A device such as a printer and projection television, which displays a color image requires a light source with the three colors R (red), G (green) and B (blue).
Recently, as a light source of this type, a wavelength conversion laser (laser oscillator) has been developed which uses laser beams of the 900 nm band, 1 μm band and 1.3 μm band as the fundamental wave laser beams, and converts the fundamental wave laser beams to the second harmonics with half the wavelengths (double frequency) using a nonlinear material (SHG: Second Harmonic Generation).
To extract the laser beams with the desired wavelengths at high efficiency, it is necessary for the SHG to achieve high conversion efficiency from the fundamental wave laser beams to the second harmonic laser beams.
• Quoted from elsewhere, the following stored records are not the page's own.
--- config.mk ---
export PLATFORM = sky130hd
export DESIGN_NAME = usb_ctrl_regs
export DESIGN_NICKNAME = d
export VERILOG_FILES = /design/src/usb_regs_pkg.sv /design/src/usb_ctrl_regs.sv
export SDC_FILE = /design/constraint.sdc
export NUM_CORES = 1
export LEC_CHECK = 0
export BUFFER_PORTS_ARGS = -buffer_cell sky130_fd_sc_hd__buf_2
export CAP_MARGIN = 20
export CORE_MARGIN = 2
export CORE_UTILIZATION = 45
export CTS_CLUSTER_SIZE = 28
export DETAILED_ROUTE_END_ITERATION = 16
export MAX_ROUTING_LAYER = met4
export PLACE_DENSITY = 0.75
export SLEW_MARGIN = 25
export SYNTH_ARGS = -nofsm -noshare
export SYNTH_HDL_FRONTEND = slang
export SYNTH_SLANG_ARGS = --single-unit
--- constraint.sdc ---
create_clock -name I_CLK_SYS -period 3.58 [get_ports I_CLK_SYS]
set_input_delay 0.716 -clock I_CLK_SYS [delete_from_list [all_inputs] [get_ports I_CLK_SYS]]
set_output_delay 0.716 -clock I_CLK_SYS [all_outputs]
set_load 0.02 [all_outputs]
To convert the fundamental wave laser beams to the second harmonic laser beams within the wavelength conversion element, phase matching conditions must be satisfied between the fundamental wave laser beams before the conversion and the second harmonic laser beams after the conversion.
The phase matching conditions are conditions that correct the phase shift between the fundamental wave laser beams and the second harmonic laser beams between the wavelength conversion element.
As an element that carries out the wavelength conversion while satisfying the phase matching conditions, a quasi phase matching (QPM) wavelength conversion element using a periodic structure is known, for example.
The QPM wavelength conversion element has an optical waveguide formed in a periodically poled lithium niobate (PPLN) which is a nonlinear optical crystal, and inverts its polarization periodically along the waveguide direction.
The following Patent Document 1 proposes, as for a planar waveguide-type wavelength conversion element that has a flat nonlinear optical material and propagates the fundamental waves of laser beams in a plurality of laser oscillation modes in the direction perpendicular to a flat main surface perpendicular to the optical axis to perform the wavelength conversion of the fundamental waves, a wavelength conversion element and a wavelength conversion laser wherein the nonlinear optical material has non-polarization inversion regions and polarization inversion regions formed therein by varying their polarization inversion periods in such a manner that the nonlinear optical material has a phase matching bandwidth including the phase matching conditions of at least two laser oscillation modes among the plurality of laser oscillation modes.
The wavelength conversion element in the Patent Document 1 modifies the polarization inversion periods of the nonlinear optical material to obtain the phase matching bandwidth including the phase matching conditions of at least two laser oscillation modes. Thus it can carry out the wavelength conversion of the fundamental wavelengths for at least two laser oscillation modes.